I find that a bit offensive really, an organisation making such a judgemental comment about my life decision.
Of course, there are people who are ideologically opposed to IVF, so how about the tagline:
"the alternative for people who are ideologically opposed to IVF"
I wonder what the "ethical alternative" to making judgemental and offensive bylines should be called, perhaps I'll invent an acronym.....

Sounds like they do work hard to look at people's individual situation, which must be a good thing - like many of the other holistic clinics around - and it stands to reason that they are going to have some successes with a holistic approach.

But, even though its billed as a "new technique", really, its the same toolbox available to, and used by, thousands of practitioners and couples, execpt with two of the tools, IVF and ICSI, removed from the box.


----------



## malteeza

Hi ladies

I attended a napro clinic for a year. They were willing to work with me which was wonderful. I had already had avenues closed off..e.g. can't afford IVF, had all recurrent miscarriage testing done with no problems found, GP wouldn't give me clomid because of my age and because I ovulate....etc etc.

What Napro did for me was really sharpen up my knowledge of my mucous cycle (VERY detailed). Had blood results every month - its amazing how much your progesterone can vary month to month. Eventually moved on to clomid and HCG which resulted (eventually) in a chemical pregnancy. We decided to call it a day after that - we were all done with the rollercoaster of it all (nearly 8 years of TTC #2).

To be truthful I found the whole experience a bit frustrating, but on the other hand they were kind, supportive and CHEAP! The most positive thing I got from it was a form of 'closure'....I knew I had at last tried everything open to me within financial boundaries. A friend of mine did get pg by napro and has a lovely baby girl now.

So as helenie said.."But, even though its billed as a "new technique", really, its the same toolbox available to, and used by, thousands of practitioners and couples, execpt with two of the tools, IVF and ICSI, removed from the box."....that's pretty much true...BUT they are cheap and they really do care about you.

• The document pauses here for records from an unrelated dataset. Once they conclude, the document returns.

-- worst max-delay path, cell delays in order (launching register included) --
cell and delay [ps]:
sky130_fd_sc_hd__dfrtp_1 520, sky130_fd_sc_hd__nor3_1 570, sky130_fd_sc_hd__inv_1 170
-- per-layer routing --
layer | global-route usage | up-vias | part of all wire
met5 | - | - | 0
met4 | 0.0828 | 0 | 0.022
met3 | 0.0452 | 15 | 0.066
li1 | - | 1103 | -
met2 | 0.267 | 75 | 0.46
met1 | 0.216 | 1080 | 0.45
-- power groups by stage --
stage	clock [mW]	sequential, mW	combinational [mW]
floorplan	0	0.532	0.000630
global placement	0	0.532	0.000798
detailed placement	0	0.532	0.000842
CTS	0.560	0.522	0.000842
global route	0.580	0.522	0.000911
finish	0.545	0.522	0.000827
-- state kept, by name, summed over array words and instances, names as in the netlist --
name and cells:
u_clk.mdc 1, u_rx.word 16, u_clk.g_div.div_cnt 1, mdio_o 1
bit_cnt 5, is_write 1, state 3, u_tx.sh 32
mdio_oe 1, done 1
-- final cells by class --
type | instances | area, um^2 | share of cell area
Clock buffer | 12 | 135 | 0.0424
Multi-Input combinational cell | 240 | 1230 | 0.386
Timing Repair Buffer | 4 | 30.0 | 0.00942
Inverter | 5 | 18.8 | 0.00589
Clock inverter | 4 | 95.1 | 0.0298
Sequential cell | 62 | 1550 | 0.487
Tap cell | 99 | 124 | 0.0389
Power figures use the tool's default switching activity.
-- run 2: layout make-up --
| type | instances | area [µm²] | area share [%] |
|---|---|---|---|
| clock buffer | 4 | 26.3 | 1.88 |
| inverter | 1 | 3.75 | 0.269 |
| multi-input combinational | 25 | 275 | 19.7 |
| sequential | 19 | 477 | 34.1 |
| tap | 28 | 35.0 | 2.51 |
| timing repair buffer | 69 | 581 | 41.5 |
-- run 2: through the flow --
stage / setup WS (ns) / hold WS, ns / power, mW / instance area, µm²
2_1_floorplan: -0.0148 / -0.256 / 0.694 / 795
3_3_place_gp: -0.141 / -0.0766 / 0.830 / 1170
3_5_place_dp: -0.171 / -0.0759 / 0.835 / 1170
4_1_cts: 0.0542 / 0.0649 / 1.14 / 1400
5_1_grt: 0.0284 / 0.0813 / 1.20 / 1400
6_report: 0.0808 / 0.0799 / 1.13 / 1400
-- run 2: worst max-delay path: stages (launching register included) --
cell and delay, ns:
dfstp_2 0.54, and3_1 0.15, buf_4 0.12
File: src/rtl/cal_alarm_pkg.sv
package cal_alarm_pkg;
  localparam int unsigned FIELD_W    = 8;
  localparam int unsigned NUM_FIELDS = 6;
  localparam int unsigned SET_W      = FIELD_W * NUM_FIELDS;

  typedef enum logic [2:0] {
    F_SEC  = 3'd0,
    F_MIN  = 3'd1,
    F_HOUR = 3'd2,
    F_DATE = 3'd3,
    F_MON  = 3'd4,
    F_DOW  = 3'd5
  } field_e;
endpackage

File: src/rtl/alarm_set_match.sv
module alarm_set_match
  import cal_alarm_pkg::*;
(
  input  logic [SET_W-1:0] time_i,
  input  logic [SET_W-1:0] cfg_i,
  output logic             hit_o
);
  localparam logic [FIELD_W-1:0] VAL_MASK = {1'b0, {(FIELD_W-1){1'b1}}};

  logic [NUM_FIELDS-1:0] en;
  logic [NUM_FIELDS-1:0] fmatch;

  for (genvar f = 0; f < NUM_FIELDS; f++) begin : g_field
    logic [FIELD_W-1:0] diff;
    // live MSB (hour mode bit on the hour byte) is masked out
    assign diff      = (time_i[f*FIELD_W +: FIELD_W] ^ cfg_i[f*FIELD_W +: FIELD_W]) & VAL_MASK;
    assign en[f]     = cfg_i[f*FIELD_W + FIELD_W - 1];
    assign fmatch[f] = !en[f] || (diff == '0);
  end

  assign hit_o = (|en) && (&fmatch);

  always_comb begin
    assert_no_enable_no_hit_R5: assert (!(hit_o && (en == '0)));
  end
endmodule

File: src/rtl/alarm_flag.sv
module alarm_flag (
  input  logic clk_i,
  input  logic rst_ni,
  input  logic set_i,
  input  logic clr_i,
  output logic flag_o
);
  logic flag_q;

  always_ff @(posedge clk_i or negedge rst_ni) begin
    if (!rst_ni)     flag_q <= 1'b0;
    else if (set_i)  flag_q <= 1'b1;
    else if (clr_i)  flag_q <= 1'b0;
  end

  assign flag_o = flag_q;

  assert_rise_needs_set_R3: assert property (@(posedge clk_i) disable iff (!rst_ni)
    $rose(flag_q) |-> $past(set_i));
  assert_fall_needs_clr_R7: assert property (@(posedge clk_i) disable iff (!rst_ni)
    $fell(flag_q) |-> $past(clr_i));
  assert_set_beats_clr_R8: assert property (@(posedge clk_i) disable iff (!rst_ni)
    (set_i && clr_i) |=> flag_q);
endmodule

File: src/rtl/cal_alarm_cmp.sv
module cal_alarm_cmp
  import cal_alarm_pkg::*;
#(
  parameter int unsigned NUM_ALARMS = 2
) (
  input  logic                        clk_i,
  input  logic                        rst_ni,
  input  logic                        tick_i,
  input  logic [SET_W-1:0]            time_i,
  input  logic [NUM_ALARMS*SET_W-1:0] alarm_cfg_i,
  input  logic                        clr_we_i,
  input  logic [NUM_ALARMS-1:0]       clr_mask_i,
  output logic [NUM_ALARMS-1:0]       flags_o
);
  logic [NUM_ALARMS-1:0] hit;

  for (genvar k = 0; k < NUM_ALARMS; k++) begin : g_alarm
    alarm_set_match u_match (
      .time_i (time_i),
      .cfg_i  (alarm_cfg_i[k*SET_W +: SET_W]),
      .hit_o  (hit[k])
    );
    alarm_flag u_flag (
      .clk_i  (clk_i),
      .rst_ni (rst_ni),
      .set_i  (tick_i && hit[k]),
      .clr_i  (clr_we_i && clr_mask_i[k]),
      .flag_o (flags_o[k])
    );
  end

  assert_no_set_without_tick_R3: assert property (@(posedge clk_i) disable iff (!rst_ni)
    !tick_i |=> ((flags_o & ~$past(flags_o)) == '0));
  assert_mask_zero_keeps_R7: assert property (@(posedge clk_i) disable iff (!rst_ni)
    !clr_we_i |=> ((~flags_o & $past(flags_o)) == '0));
endmodule
[src/rtl/mem_pwr_wake_qual.sv]
module mem_pwr_wake_qual
    import mem_pwr_pkg::*;
#(
    parameter int ADDR_W = 17,
    parameter int DATA_W = 8
) (
    input  logic              clk,
    input  logic              rst_n,
    input  ctl_t              cur_ctl_i,
    input  ctl_t              prv_ctl_i,
    input  logic [ADDR_W-1:0] cur_addr_i,
    input  logic [ADDR_W-1:0] prv_addr_i,
    input  logic [DATA_W-1:0] cur_data_i,
    input  logic [DATA_W-1:0] prv_data_i,
    output logic              sel_o,
    output logic              wake_evt_o
);

    logic [ADDR_W-1:0] addr_flip;
    logic [DATA_W-1:0] data_flip;

    for (genvar ai = 0; ai < ADDR_W; ai++) begin : g_addr_cmp
        assign addr_flip[ai] = cur_addr_i[ai] ^ prv_addr_i[ai];
    end

    for (genvar di = 0; di < DATA_W; di++) begin : g_data_cmp
        assign data_flip[di] = cur_data_i[di] ^ prv_data_i[di];
    end

    logic sel_now;
    logic sel_edge_evt;
    logic wr_edge_evt;
    logic addr_evt;
    logic data_evt;

    always_comb begin
        sel_now      = ctl_selected(cur_ctl_i);
        sel_edge_evt = (!prv_ctl_i.sel && cur_ctl_i.sel && !cur_ctl_i.sel_n)
                     || (prv_ctl_i.sel_n && !cur_ctl_i.sel_n && cur_ctl_i.sel);
        wr_edge_evt  = prv_ctl_i.wr_n && !cur_ctl_i.wr_n && sel_now;
        addr_evt     = (|addr_flip) && sel_now;
        data_evt     = (|data_flip) && sel_now && !cur_ctl_i.wr_n;
    end

    assign sel_o      = sel_now;
    assign wake_evt_o = sel_edge_evt || wr_edge_evt || addr_evt || data_evt;

    AST_NO_WAKE_DESEL: assert property (@(posedge clk) disable iff (!rst_n)
        wake_evt_o |-> (!cur_ctl_i.sel_n && cur_ctl_i.sel));

    AST_DATA_NEEDS_WR: assert property (@(posedge clk) disable iff (!rst_n)
        (wake_evt_o && cur_ctl_i.wr_n && (cur_addr_i == prv_addr_i)
         && (cur_ctl_i == prv_ctl_i)) |-> 1'b0);

endmodule

[src/rtl/mem_pwr_timer.sv]
module mem_pwr_timer #(
    parameter int QUIET_CYC = 16,
    localparam int CNT_W    = $clog2(QUIET_CYC + 1)
) (
    input  logic clk,
    input  logic rst_n,
    input  logic sel_i,
    input  logic wake_evt_i,
    output logic power_up_o,
    output logic wake_o
);

    localparam logic [CNT_W-1:0] CNT_FULL = CNT_W'(QUIET_CYC);

    typedef struct packed {
        logic [CNT_W-1:0] cnt;
        logic             pwr;
        logic             wake;
    } tmr_t;

    tmr_t tmr_d, tmr_q;

    always_comb begin
        tmr_d = tmr_q;
        if (!rst_n) begin
            tmr_d.cnt  = '0;
            tmr_d.pwr  = 1'b0;
            tmr_d.wake = 1'b0;
        end else if (!sel_i) begin
            tmr_d.cnt  = '0;
            tmr_d.pwr  = 1'b0;
            tmr_d.wake = 1'b0;
        end else begin
            tmr_d.wake = wake_evt_i;
            if (wake_evt_i) begin
                tmr_d.cnt = CNT_FULL;
            end else if (tmr_q.cnt != '0) begin
                tmr_d.cnt = tmr_q.cnt - CNT_W'(1);
            end
            tmr_d.pwr = (tmr_d.cnt != '0);
        end
    end

    always_ff @(posedge clk) begin
        tmr_q <= tmr_d;
    end

    assign power_up_o = tmr_q.pwr;
    assign wake_o     = tmr_q.wake;

    AST_CNT_BOUND: assert property (@(posedge clk) disable iff (!rst_n)
        tmr_q.cnt <= CNT_FULL);

    AST_COUNT_DOWN: assert property (@(posedge clk) disable iff (!rst_n)
        (tmr_q.cnt != '0 && sel_i && !wake_evt_i) |=> (tmr_q.cnt == $past(tmr_q.cnt) - CNT_W'(1)));

    AST_EXPIRY_WAKE: assert property (@(posedge clk) disable iff (!rst_n)
        (tmr_q.cnt == CNT_W'(1) && sel_i && wake_evt_i) |=> power_up_o);

endmodule

[src/rtl/mem_autopwr_mon.sv]
module mem_autopwr_mon
    import mem_pwr_pkg::*;
#(
    parameter int ADDR_W    = 17,
    parameter int DATA_W    = 8,
    parameter int QUIET_CYC = 16
) (
    input  logic              clk,
    input  logic              rst_n,
    input  logic              sel_n_i,
    input  logic              sel_i,
    input  logic              wr_n_i,
    input  logic [ADDR_W-1:0] addr_i,
    input  logic [DATA_W-1:0] data_i,
    output logic              power_up_o,
    output logic              wake_o
);

    ctl_t              pin_ctl;
    ctl_t              cur_ctl;
    ctl_t              prv_ctl;
    logic [ADDR_W-1:0] cur_addr;
    logic [ADDR_W-1:0] prv_addr;
    logic [DATA_W-1:0] cur_data;
    logic [DATA_W-1:0] prv_data;
    logic              sel_cur;
    logic              wake_evt;

    assign pin_ctl = '{sel_n: sel_n_i, sel: sel_i, wr_n: wr_n_i};

    mem_pwr_sampler #(
        .ADDR_W (ADDR_W),
        .DATA_W (DATA_W)
    ) u_sampler (
        .clk        (clk),
        .rst_n      (rst_n),
        .ctl_i      (pin_ctl),
        .addr_i     (addr_i),
        .data_i     (data_i),
        .cur_ctl_o  (cur_ctl),
        .prv_ctl_o  (prv_ctl),
        .cur_addr_o (cur_addr),
        .prv_addr_o (prv_addr),
        .cur_data_o (cur_data),
        .prv_data_o (prv_data)
    );

    mem_pwr_wake_qual #(
        .ADDR_W (ADDR_W),
        .DATA_W (DATA_W)
    ) u_qual (
        .clk        (clk),
        .rst_n      (rst_n),
        .cur_ctl_i  (cur_ctl),
        .prv_ctl_i  (prv_ctl),
        .cur_addr_i (cur_addr),
        .prv_addr_i (prv_addr),
        .cur_data_i (cur_data),
        .prv_data_i (prv_data),
        .sel_o      (sel_cur),
        .wake_evt_o (wake_evt)
    );

    mem_pwr_timer #(
        .QUIET_CYC (QUIET_CYC)
    ) u_timer (
        .clk        (clk),
        .rst_n      (rst_n),
        .sel_i      (sel_cur),
        .wake_evt_i (wake_evt),
        .power_up_o (power_up_o),
        .wake_o     (wake_o)
    );

    AST_DESEL_STANDBY: assert property (@(posedge clk) disable iff (!rst_n)
        !sel_cur |=> !power_up_o);

    AST_WAKE_LATENCY: assert property (@(posedge clk) disable iff (!rst_n)
        wake_evt |=> (wake_o && power_up_o));

    AST_PULSE_ONLY_ON_EVT: assert property (@(posedge clk) disable iff (!rst_n)
        !wake_evt |=> !wake_o);

endmodule

[config.mk]
export PLATFORM = sky130hd
export DESIGN_NAME = mem_autopwr_mon
export DESIGN_NICKNAME = d
export VERILOG_FILES = /design/src/rtl/mem_pwr_pkg.sv /design/src/rtl/mem_pwr_sampler.sv /design/src/rtl/mem_pwr_wake_qual.sv /design/src/rtl/mem_pwr_timer.sv /design/src/rtl/mem_autopwr_mon.sv
export SDC_FILE = /design/constraint.sdc
export NUM_CORES = 1
export LEC_CHECK = 0
export BUFFER_PORTS_ARGS = -buffer_cell sky130_fd_sc_hd__clkbuf_2
export CAP_MARGIN = 20
export CELL_PAD_IN_SITES_DETAIL_PLACEMENT = 1
export CELL_PAD_IN_SITES_GLOBAL_PLACEMENT = 2
export CORE_AREA = 2 2 79 81
export CTS_CLUSTER_SIZE = 14
export DETAILED_ROUTE_END_ITERATION = 8
export DIE_AREA = 0 0 81 83
export PLACE_DENSITY_LB_ADDON = 0.1
export SLEW_MARGIN = 20
export SYNTH_ARGS = -nofsm -noshare
export SYNTH_HDL_FRONTEND = slang
export SYNTH_SLANG_ARGS = --single-unit
[constraint.sdc]
create_clock -name clk -period 3.3 [get_ports clk]
set_input_delay 0.66 -clock clk [delete_from_list [all_inputs] [get_ports clk]]
set_output_delay 0.66 -clock clk [all_outputs]
set_load 0.02 [all_outputs]
[src/rtl/reuse_pkg.sv]
package reuse_pkg;

  // what an insert request does to the storage
  typedef enum logic [1:0] {
    INS_NONE   = 2'd0,
    INS_UPDATE = 2'd1,
    INS_ALLOC  = 2'd2
  } ins_act_e;

endpackage

[src/rtl/reuse_match.sv]
// Parallel key comparison against every slot.
module reuse_match #(
  parameter int ENTRIES = 8,
  parameter int KEY_W   = 72
) (
  input  logic               req,
  input  logic [KEY_W-1:0]   probe,
  input  logic [ENTRIES-1:0] slot_vld,
  input  logic [KEY_W-1:0]   slot_key [ENTRIES],
  output logic [ENTRIES-1:0] hit_vec,
  output logic               hit_any
);

  for (genvar g = 0; g < ENTRIES; g++) begin : g_cmp
    assign hit_vec[g] = req && slot_vld[g] && (slot_key[g] == probe);
  end

  assign hit_any = |hit_vec;

endmodule

[src/rtl/reuse_enc.sv]
// One-hot to binary index.
module reuse_enc #(
  parameter int ENTRIES = 8,
  parameter int IDX_W   = 3
) (
  input  logic [ENTRIES-1:0] onehot,
  output logic [IDX_W-1:0]   idx
);

  always_comb begin
    idx = '0;
    for (int i = 0; i < ENTRIES; i++) begin
      if (onehot[i]) idx = idx | IDX_W'(i);
    end
  end

endmodule

[src/rtl/reuse_victim.sv]
// Round-robin slot pointer for new allocations.
module reuse_victim #(
  parameter int ENTRIES = 8,
  parameter int IDX_W   = 3
) (
  input  logic             clk,
  input  logic             rst,
  input  logic             clr,
  input  logic             adv,
  output logic [IDX_W-1:0] ptr
);

  localparam logic [IDX_W-1:0] LAST = IDX_W'(ENTRIES - 1);

  always_ff @(posedge clk) begin
    if (rst || clr) begin
      ptr <= '0;
    end else if (adv) begin
      ptr <= (ptr == LAST) ? '0 : ptr + 1'b1;
    end
  end

endmodule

Just a word of warning... it is a religious based organisation...they prefer to treat married couples, and I think they won't treat you if you have frozen embryos still 'on ice'. So, it's not something that everyone would want to try but it was a great 'last resort' for me..I wish I had found them when I was much younger, perhaps its would have worked for me then? Who knows.

Malteeza xx


----------



## AFWatcher

Hi
I am currently doing Napro. Why? Coz I had a miscarriage and with using Napro it greatly reduces the chances of miscarriage due to the meds I've been put on. I have to say I am thrilled I started Napro as I do not have the money for IVF this is a cheaper alternative.
There is a few rules they have. 1. you must be married 2. they will not treat if they think they can't help you.
The process is basically charting your CM everyday. Once a month you get your bloods (progesterone and Oestridol) checked 7 days post ovulation. I have to say I know my body alot better from doing this charting it really is good in that way. It can get a bit of a pain sometimes but no more than people that temp, which i think is much worse as you have to be able to do that at the exact same time every day. You speak to your Doc on the phone every month to discuss everything. You see mainly a Fertility Practitioner that educates you in how to chart and can point out things about your charting if you are doing it correctly etc.. Also how the treatment is going and what you need to discuss with your doc etc..
I've met lots of people on another website rollercoaster that are a great support and full of experience and advice. I know that they have many clincs worldwide it started in the States. So many people have found success with it I'm hoping it will work for me.  They do ask you to commit 18mths for treatment but in saying that a lot of people get their   before that. I am 34 so I felt I'd give it a go and at least I gave it a shot before I embarked on IVF that is if I need that. Alway on the look out for the next plan of action  
Currently I am 3days past my due AF but   every day so far   arrives anytime soon and I get my


----------



## helenie

Good luck to AFWatcher and anyone else trying this - really hope that it works for you and that your dreams come true.


----------



## AFWatcher

I'm afraid I got my Af yesterday   
Ah   another month to get it right PG this is the month


----------



## holly01

good luck AF,hope next month is ure time xo


----------